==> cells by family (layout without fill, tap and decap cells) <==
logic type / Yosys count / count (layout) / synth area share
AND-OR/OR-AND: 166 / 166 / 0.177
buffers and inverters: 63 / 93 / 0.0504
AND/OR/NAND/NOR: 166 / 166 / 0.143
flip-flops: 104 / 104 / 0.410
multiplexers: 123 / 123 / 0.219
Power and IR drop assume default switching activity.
File: flow/config.mk
export PLATFORM = sky130hd
export DESIGN_NAME = XY_mesh_synth
export DESIGN_NICKNAME = XY_mesh_synth
export VERILOG_FILES = /design/flow/design.v
export SDC_FILE = /design/flow/constraint.sdc
export NUM_CORES = 4
export LEC_CHECK = 1
export CORE_UTILIZATION = 30
export SYNTH_HDL_FRONTEND = slang
export SYNTH_MEMORY_MAX_BITS = 65536
File: flow/run.sh
#!/bin/bash
# OpenROAD 26Q1-2900-gdf79404cd8, Yosys 0.63+post, stock flow scripts
make -C /OpenROAD-flow-scripts/flow DESIGN_CONFIG=/design/flow/config.mk WORK_HOME=/design/flow/orfs finish
File: flow/constraint.sdc
current_design XY_mesh_synth

set clk_period 11.7
set clk_io_pct 0.2

create_clock -name clk0 -period $clk_period [get_ports {clk_i}]

set non_clock_inputs [all_inputs -no_clocks]
set_input_delay [expr $clk_period * $clk_io_pct] -clock clk0 $non_clock_inputs
set_output_delay [expr $clk_period * $clk_io_pct] -clock clk0 [all_outputs]
File: flow/design.v
module XY_mesh #(
    parameter DATA_WIDTH  = 32,
    parameter X_DIMENSION = 4,
    parameter Y_DIMENSION = 4,
    parameter FIFO_DEPTH  = 4,
    parameter PARALLEL    = 0
) (
    input  logic                   clk_i,
    input  logic                   arstn_i,
    input  logic [DATA_WIDTH-1:0]  data_i  [Y_DIMENSION][X_DIMENSION],
    input  logic [X_DIMENSION-1:0] valid_i [Y_DIMENSION],
    output logic [X_DIMENSION-1:0] ready_o [Y_DIMENSION],
    output logic [DATA_WIDTH-1:0]  data_o  [Y_DIMENSION][X_DIMENSION],
    output logic [X_DIMENSION-1:0] valid_o [Y_DIMENSION],
    input  logic [X_DIMENSION-1:0] ready_i [Y_DIMENSION]
);
    logic [DATA_WIDTH-1:0] router_data_o  [Y_DIMENSION][X_DIMENSION][5];
    logic [4:0]            router_valid_o [Y_DIMENSION][X_DIMENSION];
    logic [4:0]            router_ready_o [Y_DIMENSION][X_DIMENSION];
    generate
        genvar i, j;
        for (i = 0; i < Y_DIMENSION; i++) begin : generate_rows
            for (j = 0; j < X_DIMENSION; j++) begin : generate_cols
                logic [DATA_WIDTH-1:0] router_data_i  [5];
                logic [4:0]            router_valid_i;
                logic [4:0]            router_ready_i;
                assign router_data_i [0] = data_i [i][j];
                assign router_valid_i[0] = valid_i[i][j];
                assign router_ready_i[0] = ready_i[i][j];
                assign data_o [i][j] = router_data_o [i][j][0];
                assign valid_o[i][j] = router_valid_o[i][j][0];
                assign ready_o[i][j] = router_ready_o[i][j][0];
                assign router_data_i [1] = (i == 0)             ? '0 : router_data_o [i-1][j][3];
                assign router_valid_i[1] = (i == 0)             ? '0 : router_valid_o[i-1][j][3];
                assign router_ready_i[1] = (i == 0)             ? '1 : router_ready_o[i-1][j][3];
                assign router_data_i [2] = (j == X_DIMENSION-1) ? '0 : router_data_o [i][j+1][4];
                assign router_valid_i[2] = (j == X_DIMENSION-1) ? '0 : router_valid_o[i][j+1][4];
                assign router_ready_i[2] = (j == X_DIMENSION-1) ? '1 : router_ready_o[i][j+1][4];
                assign router_data_i [3] = (i == Y_DIMENSION-1) ? '0 : router_data_o [i+1][j][1];
                assign router_valid_i[3] = (i == Y_DIMENSION-1) ? '0 : router_valid_o[i+1][j][1];
                assign router_ready_i[3] = (i == Y_DIMENSION-1) ? '1 : router_ready_o[i+1][j][1];
                assign router_data_i [4] = (j == 0)             ? '0 : router_data_o [i][j-1][2];
                assign router_valid_i[4] = (j == 0)             ? '0 : router_valid_o[i][j-1][2];
                assign router_ready_i[4] = (j == 0)             ? '1 : router_ready_o[i][j-1][2];
                if (PARALLEL) begin : parallel_router
                    router_XY_mesh_parallel #(
                        .DATA_WIDTH  (DATA_WIDTH),
                        .CHANNEL_NUM (5),
                        .FIFO_DEPTH  (FIFO_DEPTH),
                        .X_WIDTH     ($clog2(X_DIMENSION)),
                        .Y_WIDTH     ($clog2(Y_DIMENSION)),
                        .SOURCE_X    (j),
                        .SOURCE_Y    (i)
                    ) u_router_XY_mesh (
                        .clk_i   (clk_i),
                        .arstn_i (arstn_i),
                        .data_i  (router_data_i),
                        .valid_i (router_valid_i),
                        .ready_o (router_ready_o[i][j]),
                        .data_o  (router_data_o[i][j]),
                        .valid_o (router_valid_o[i][j]),
                        .ready_i (router_ready_i)
                    );
                end
                else begin : sequential_router
                    router_XY_mesh #(
                        .DATA_WIDTH  (DATA_WIDTH),
                        .CHANNEL_NUM (5),
                        .FIFO_DEPTH  (FIFO_DEPTH),
                        .X_WIDTH     ($clog2(X_DIMENSION)),
                        .Y_WIDTH     ($clog2(Y_DIMENSION)),
                        .SOURCE_X    (j),
                        .SOURCE_Y    (i)
                    ) u_router_XY_mesh (
                        .clk_i   (clk_i),
                        .arstn_i (arstn_i),
                        .data_i  (router_data_i),
                        .valid_i (router_valid_i),
                        .ready_o (router_ready_o[i][j]),
                        .data_o  (router_data_o[i][j]),
                        .valid_o (router_valid_o[i][j]),
                        .ready_i (router_ready_i)
                    );
                end
            end
        end
    endgenerate
endmodule
module XY_mesh_synth #(
    parameter DATA_WIDTH  = 32,
    parameter X_DIMENSION = 4,
    parameter Y_DIMENSION = 4,
    parameter FIFO_DEPTH  = 4,
    parameter PARALLEL    = 0,
    parameter X_DIM_W     = X_DIMENSION > 1 ? $clog2(X_DIMENSION) : 1,
    parameter Y_DIM_W     = Y_DIMENSION > 1 ? $clog2(Y_DIMENSION) : 1
) (
    input  logic                  clk_i,
    input  logic                  arstn_i,
    input  logic [DATA_WIDTH-1:0] data_i,
    input  logic                  valid_i,
    output logic                  ready_o,
    input  logic [X_DIM_W-1:0]    source_x_i,
    input  logic [Y_DIM_W-1:0]    source_y_i,
    output logic [DATA_WIDTH-1:0] data_o,
    output logic                  valid_o,
    input  logic                  ready_i,
    input  logic [X_DIM_W-1:0]    monitor_x_i,
    input  logic [Y_DIM_W-1:0]    monitor_y_i
);
    logic [DATA_WIDTH-1:0]  noc_data_i  [Y_DIMENSION][X_DIMENSION];
    logic [X_DIMENSION-1:0] noc_valid_i [Y_DIMENSION];
    logic [X_DIMENSION-1:0] noc_ready_o [Y_DIMENSION];
    logic [DATA_WIDTH-1:0]  noc_data_o  [Y_DIMENSION][X_DIMENSION];
    logic [X_DIMENSION-1:0] noc_valid_o [Y_DIMENSION];
    logic [X_DIMENSION-1:0] noc_ready_i [Y_DIMENSION];
    generate
        genvar i, j;
        for (i = 0; i < Y_DIMENSION; i++) begin : fill_rows
            for (j = 0; j < X_DIMENSION; j++) begin : fill_cols
                assign noc_data_i [i][j] = (i == source_y_i && j == source_x_i) ? data_i : '0;
                assign noc_valid_i[i][j] = (i == source_y_i && j == source_x_i) ? valid_i : '0;
                assign noc_ready_i[i][j] = (i == monitor_y_i && j == monitor_x_i) ? ready_i : '1;
            end
        end
    endgenerate
    assign data_o = noc_data_o[monitor_y_i][monitor_x_i];
    assign valid_o = noc_valid_o[monitor_y_i][monitor_x_i];
    assign ready_o = noc_ready_o[source_y_i][source_x_i];
    XY_mesh #(
        .DATA_WIDTH  (DATA_WIDTH ),
        .X_DIMENSION (X_DIMENSION),
        .Y_DIMENSION (Y_DIMENSION),
        .FIFO_DEPTH  (FIFO_DEPTH ),
        .PARALLEL    (PARALLEL   )
    ) dut (
        .clk_i  (clk_i  ),
        .arstn_i(arstn_i),
        .data_i (noc_data_i ),
        .valid_i(noc_valid_i),
        .ready_o(noc_ready_o),
        .data_o (noc_data_o ),
        .valid_o(noc_valid_o),
        .ready_i(noc_ready_i)
    );
endmodule
module demux #(
    parameter DATA_WIDTH = 32,
    parameter OUTPUT_NUM = 2,
    parameter ADDR_WIDTH = $clog2(OUTPUT_NUM)
) (
    input  logic [DATA_WIDTH-1:0] data_i,
    input  logic [ADDR_WIDTH-1:0] sel_i,
    output logic [DATA_WIDTH-1:0] data_o [OUTPUT_NUM]
);
    generate
        genvar i;
        for (i = 0; i < OUTPUT_NUM; i++) begin : assign_outputs
            assign data_o[i] = (sel_i == i) ? data_i : '0;
        end
    endgenerate
endmodule
module mux #(
    parameter DATA_WIDTH = 32,
    parameter INPUT_NUM  = 2,
    parameter ADDR_WIDTH = $clog2(INPUT_NUM)
) (
    input  logic [DATA_WIDTH-1:0] data_i [INPUT_NUM],
    input  logic [ADDR_WIDTH-1:0] sel_i,
    output logic [DATA_WIDTH-1:0] data_o
);
    assign data_o = data_i[sel_i];
endmodule
module stream_arbiter #(
    parameter DATA_WIDTH = 32,
    parameter INPUT_NUM  = 2,
    parameter ADDR_WIDTH = $clog2(INPUT_NUM)
) (
    input  logic                  clk_i,
    input  logic                  arstn_i,
    input  logic [DATA_WIDTH-1:0] data_i [INPUT_NUM],
    input  logic [INPUT_NUM-1:0]  valid_i,
    output logic [INPUT_NUM-1:0]  ready_o,
    output logic [DATA_WIDTH-1:0] data_o,
    output logic                  valid_o,
    input  logic                  ready_i
);
    logic [ADDR_WIDTH-1:0] grant_ff;
    logic [ADDR_WIDTH-1:0] grant_next;
    logic [ADDR_WIDTH-1:0] increment;
    logic [INPUT_NUM*2-1:0] double_valid_i;
    assign double_valid_i = INPUT_NUM'({valid_i, valid_i} >> grant_ff);
    always_ff @(posedge clk_i or negedge arstn_i) begin
        if (!arstn_i) begin
            grant_ff <= 0;
        end
        else begin
            grant_ff <= grant_next;
        end
    end
    always_comb begin
        grant_next = grant_ff;
        increment = 0;
        for (int i = INPUT_NUM-1; i > 0; i--) begin
            if (double_valid_i[i]) begin
                increment = i;
            end
        end
        if (ready_i || !valid_o) begin
            grant_next = (grant_ff + increment) < INPUT_NUM ? (grant_ff + increment) : (grant_ff + increment) - INPUT_NUM;
        end
    end
    mux #(
        .DATA_WIDTH (DATA_WIDTH),
        .INPUT_NUM  (INPUT_NUM)
    ) u_mux_data (
        .data_i (data_i),
        .sel_i  (grant_ff),
        .data_o (data_o)
    );
    assign valid_o = valid_i[grant_ff];
    assign ready_o = (ready_i << grant_ff);
endmodule
module stream_fifo #(
    parameter DATA_WIDTH = 32,
    parameter FIFO_DEPTH = 16,
    parameter ADDR_WIDTH = $clog2(FIFO_DEPTH)
) (
    input  logic                  clk_i,
    input  logic                  arstn_i,
    input  logic [DATA_WIDTH-1:0] data_i,
    input  logic                  valid_i,
    output logic                  ready_o,
    output logic [DATA_WIDTH-1:0] data_o,
    output logic                  valid_o,
    input  logic                  ready_i
);
    logic [DATA_WIDTH-1:0] fifo_mem [FIFO_DEPTH];
    logic [ADDR_WIDTH-1:0] read_ptr, write_ptr;
    logic [ADDR_WIDTH:0] count;
    assign data_o = fifo_mem[read_ptr];
    assign valid_o = (count > 0);
    assign ready_o = !(count == FIFO_DEPTH);
    always_ff @(posedge clk_i or negedge arstn_i) begin
        if (!arstn_i) begin
            read_ptr <= 0;
            write_ptr <= 0;
            count <= 0;
        end
        else begin
            if (valid_i && ready_o) begin
                write_ptr <= (write_ptr == (FIFO_DEPTH - 1)) ? 0 : write_ptr + 1;
            end
            if (valid_o && ready_i) begin
                read_ptr <= (read_ptr == (FIFO_DEPTH - 1)) ? 0 : read_ptr + 1;
            end
            if (valid_i && ready_o && !(valid_o && ready_i)) begin
                count <= count + 1;
            end
            else if (!(valid_i && ready_o) && (valid_o && ready_i)) begin
                count <= count - 1;
            end
        end
    end
    always @(posedge clk_i) begin
        if (valid_i && ready_o) begin
            fifo_mem[write_ptr] <= data_i;
        end
    end
endmodule
module algorithm_XY_mesh #(
    parameter DATA_WIDTH = 32,
    parameter X_WIDTH    = 2,
    parameter Y_WIDTH    = 2,
    parameter SOURCE_X   = 1,
    parameter SOURCE_Y   = 1
) (
    input  logic [DATA_WIDTH-1:0] data_i,
    input  logic                  valid_i,
    output logic                  ready_o,
    output logic [DATA_WIDTH-1:0] data_o [5],
    output logic [4:0]            valid_o,
    input  logic [4:0]            ready_i
);
    logic [X_WIDTH-1:0] dest_x;
    logic [Y_WIDTH-1:0] dest_y;
    logic [2:0]         sel;
    assign {dest_x, dest_y} = data_i[DATA_WIDTH-1:DATA_WIDTH-(X_WIDTH+Y_WIDTH)];
    always_comb begin
        sel = 0;
        if (dest_x > SOURCE_X) begin
            sel = 2;
        end
        else if (dest_x < SOURCE_X) begin
            sel = 4;
        end
        else if (dest_y > SOURCE_Y) begin
            sel = 3;
        end
        else if (dest_y < SOURCE_Y) begin
            sel = 1;
        end
        else begin
            sel = 0;
        end
    end
    demux #(
        .DATA_WIDTH (DATA_WIDTH),
        .OUTPUT_NUM (5)
    ) u_demux (
        .data_i (data_i),
        .sel_i  (sel),
        .data_o (data_o)
    );
    assign valid_o = (valid_i << sel);
    assign ready_o = ready_i[sel];
endmodule
module router_XY_mesh #(
    parameter DATA_WIDTH  = 32,
    parameter CHANNEL_NUM = 5,
    parameter FIFO_DEPTH  = 4,
    parameter X_WIDTH     = 2,
    parameter Y_WIDTH     = 2,
    parameter SOURCE_X    = 1,
    parameter SOURCE_Y    = 1
) (
    input  logic                   clk_i,
    input  logic                   arstn_i,
    input  logic [DATA_WIDTH-1:0]  data_i [CHANNEL_NUM],
    input  logic [CHANNEL_NUM-1:0] valid_i,
    output logic [CHANNEL_NUM-1:0] ready_o,
    output logic [DATA_WIDTH-1:0]  data_o [CHANNEL_NUM],
    output logic [CHANNEL_NUM-1:0] valid_o,
    input  logic [CHANNEL_NUM-1:0] ready_i
);
    logic [DATA_WIDTH-1:0] fifo_data_rd [CHANNEL_NUM];
    logic [CHANNEL_NUM-1:0] fifo_valid_rd, fifo_ready_rd;
    logic [DATA_WIDTH-1:0] arbiter_data_rd;
    logic arbiter_valid_rd, arbiter_ready_rd;
    generate
        genvar i;
        for (i = 0; i < CHANNEL_NUM; i++) begin : generate_queues
            stream_fifo #(
                .DATA_WIDTH (DATA_WIDTH),
                .FIFO_DEPTH (FIFO_DEPTH)
            ) u_stream_fifo (
                .clk_i   (clk_i),
                .arstn_i (arstn_i),
                .data_i  (data_i[i]),
                .valid_i (valid_i[i]),
                .ready_o (ready_o[i]),
                .data_o  (fifo_data_rd[i]),
                .valid_o (fifo_valid_rd[i]),
                .ready_i (fifo_ready_rd[i])
            );
        end
    endgenerate
    stream_arbiter #(
        .DATA_WIDTH (DATA_WIDTH),
        .INPUT_NUM  (CHANNEL_NUM)
    ) u_stream_arbiter (
        .clk_i   (clk_i),
        .arstn_i (arstn_i),
        .data_i  (fifo_data_rd),
        .valid_i (fifo_valid_rd),
        .ready_o (fifo_ready_rd),
        .data_o  (arbiter_data_rd),
        .valid_o (arbiter_valid_rd),
        .ready_i (arbiter_ready_rd)
    );
    algorithm_XY_mesh #(
        .DATA_WIDTH (DATA_WIDTH),
        .X_WIDTH    (X_WIDTH),
        .Y_WIDTH    (Y_WIDTH),
        .SOURCE_X   (SOURCE_X),
        .SOURCE_Y   (SOURCE_Y)
    ) u_algorithm_XY (
        .data_i  (arbiter_data_rd),
        .valid_i (arbiter_valid_rd),
        .ready_o (arbiter_ready_rd),
        .data_o  (data_o),
        .valid_o (valid_o),
        .ready_i (ready_i)
    );
endmodule
==> impl_metrics.yaml <==
# yosys + openroad results
worst_setup_path:
  crit_top_cell: "clkdlybuf4s50_1"
  endpoint_kind: "primary output"
  start_kind: "primary input"
  reg2regPathDepth: 15
  path_max_fanout: 30
  cpPeakStageDelay_ns: 0.98
  cp_slowest_cell: "clkdlybuf4s50_1"
  path_cells: "clkdlybuf4s50_1, nand2b_1, nor2_1, a32o_1, o211ai_1, buf_4, o22ai_1, o31ai_2, nand4_1, clkdlybuf4s50_1"
  critPathKind: "in -> out"
  critPathArrivalTime_ns: 7.28
  regToRegSetupSlack_ns: 5.64
  critPathRequiredTime_ns: 9.36
routing:
  drt-total-wl_um: 1250000
  drt-met1-wl_um: 347000
  dr_total_vias: 196000
  antenna_left: 0
  highest_layer: "met5"
  dr.pass1.iters: 6
  route.met2.wl_um: 543000
  vias_per_cell: 5.08
  wire_per_inst_um: 32.3
  drc: 0
  drtIter0Drc: 13900
  met3_length_um: 274000
timing:
  period_minus_slack_ns: 9.62
  finalCritPeriodShare_pct: 82.2
  fmax_mhz: 104
  maxSlewHeadroom_pct: 8.33
  setup_viol: 0
  hold_viol_final: 0
  fin_skew_ns: 0.0743
  worst_pin_slew_ns: 1.37
  rsz0062_at_grt: "no"
  worst_slack_ns: 2.08
  fin_setup_tns_ns: 0
  drv_slew: 0
placed_design:
  place_area_um2: 389000
  numPortBuffers: 77
  dp_hpwl_um: 863000
  gp_congestion: 0.963
  dp_slack_ns: 2.16
clock_network:
  cts_buffers: 877
  htreeDepth: 6
  root_buffer: "clkbuf_16"
  cts_setup_buffers: 0
  clock_sinks: 8732
  clock_path_buffers: 4
  cts_tree: "built"
  clk_pin_slew_worst_paths_ns: 0.06
  holdBufCountCts: 0
  cts.repair.resized: 0
  worstSkewPairLatency_ns: 1.25
finish:
  drive_gt1_share_pct: 23.7
  post-route-util_pct: 34.9
  logic_area_um2: 96800
  n_fill_cell: 110000
  stdcell_area_um2: 419000
  flop_area_um2: 260000
  synthToLayoutAreaGrowth_pct: 15.9
pwr:
  power.density_nw_per_um2: 325
  power.leakage_nw: 139
  power_mw: 136
  vdd_drop_max_v: 0.000219
synth:
  ys.flops: 8732
  synthTopCellsByCount: "edfxtp_1, mux4_2, nor2_1"
  syn_avg_cell_area_um2: 18.0
  edf_count: 8188
  synth.distinct_cells: 89
  synthCells: 20000
  syn_area_um2: 361000
  async_flop_share_pct: 6.23
  postSynthSeqShare_pct: 71.8
  area_leaders: "edfxtp_1, mux4_2, dfrtp_1"
  yosys_most_used_dff: "edfxtp_1"
  synth_warnings: 0
  top_cell: "edfxtp_1"
  ys_area_um2: 361000
  yosysTopAreaCell: "edfxtp_1"
  ys_cells: 20000
  synth.top_cell.area_share_pct: 68.1
floorplan:
  dieArea_um2: 1210000
  num_io_pins: 78
  fp.dieW_um: 1100
  fp_util_pct: 30.1
  die_h_um: 1100
  rows: 402
  core_um2: 1200000
global_routing:
  grt_pass1_wl_um: 1680000
  grt_overflow: 0
  grt_usage_pct: 21.8
  antenna_found_initial: 274
  grt_max_degree: 80
  grt_pass1_vias: 207000
status:
  outcome: "complete, no violations"
hold_path:
  holdPathStages: 1
  hp-class: "reg -> reg"
job:
  warnings: 237
  drv_cap: 0
[routing by layer]
layer  global-route usage, %  vias up
met2                    30.1    12200
met3                    21.5     2514
met5                    6.94        -
met1                    20.2    98600
li1                        -    82300
met4                    11.1      244
[worst max-delay path by stage]
stage | from | to | slack (ns) | cells after the start
global route | flop | data_o[24] | 2.22 | 14
finish | monitor_y_i[0] | data_o[19] | 2.08 | 10
CTS | monitor_y_i[0] | data_o[9] | 2.16 | 11
[cell families after synthesis]
logic type | share of synthesized area [%]
compound gates | 3.16
fa+ha+maj | 2.11
mux | 15.1
xor+xnor | 0.599
buf+inv | 1.72
other cells | 0.00104
simple gates | 5.52
flops | 71.8
[cell type report]
cell class	instances	share of cell area, %
antenna	539	0.322
clock buffer	1105	5.54
clock inverter	544	1.35
inverter	474	0.425
multi-input combinational	9841	23.1
sequential	8732	62.0
tap	16000	4.77
timing repair buffer	1386	2.51
[power by group]
group | switching (mW) | internal, mW
Clock | 12.2 | 15.9
Sequential | 2.66 | 44.9
Combinational | 42.4 | 18.1
Total | 57.2 | 78.9
[critical path, delay by kind of cell]
family | cells | cell delay, ns
AND-OR/OR-AND | 4 | 1.36
buffers and inverters | 3 | 2.08
AND/OR/NAND/NOR | 3 | 1.47
[cells in the final DEF, fill, tap and decap left out, drive strengths merged, types with 61 or more instances in the layout]
master and n:
a21oi 468, a22oi 111, and2 838, and3 88, buf 1347, bufinv 81
clkbuf 1105, clkinv 411, conb 192, dfrtp 544, diode 539, edfxtp 8188
fa 80, ha 480, inv 494, mux2 268, mux2i 368, mux4 2121
nand2 745, nand2b 98, nand3 64, nor2 1921, nor2b 81, nor3 157
nor3b 61, o21ai 475, o221ai 96, o22ai 277, xnor2 113, xor2 134
[through the flow]
step / std cells / hold WS, ns
3_3_place_gp: 36400 / 0.448
2_1_floorplan: 20200 / 0.433
4_1_cts: 38000 / 0.466
6_report: 38600 / 0.463
5_1_grt: 38400 / 0.484
3_5_place_dp: 36400 / 0.454
No activity file was given, so power comes from the tool's default toggle rates.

__Work to complete__:
The string "export" may appear in the lines of the records above. State how many lines contain it, with no other words.

__Expected answer__:
10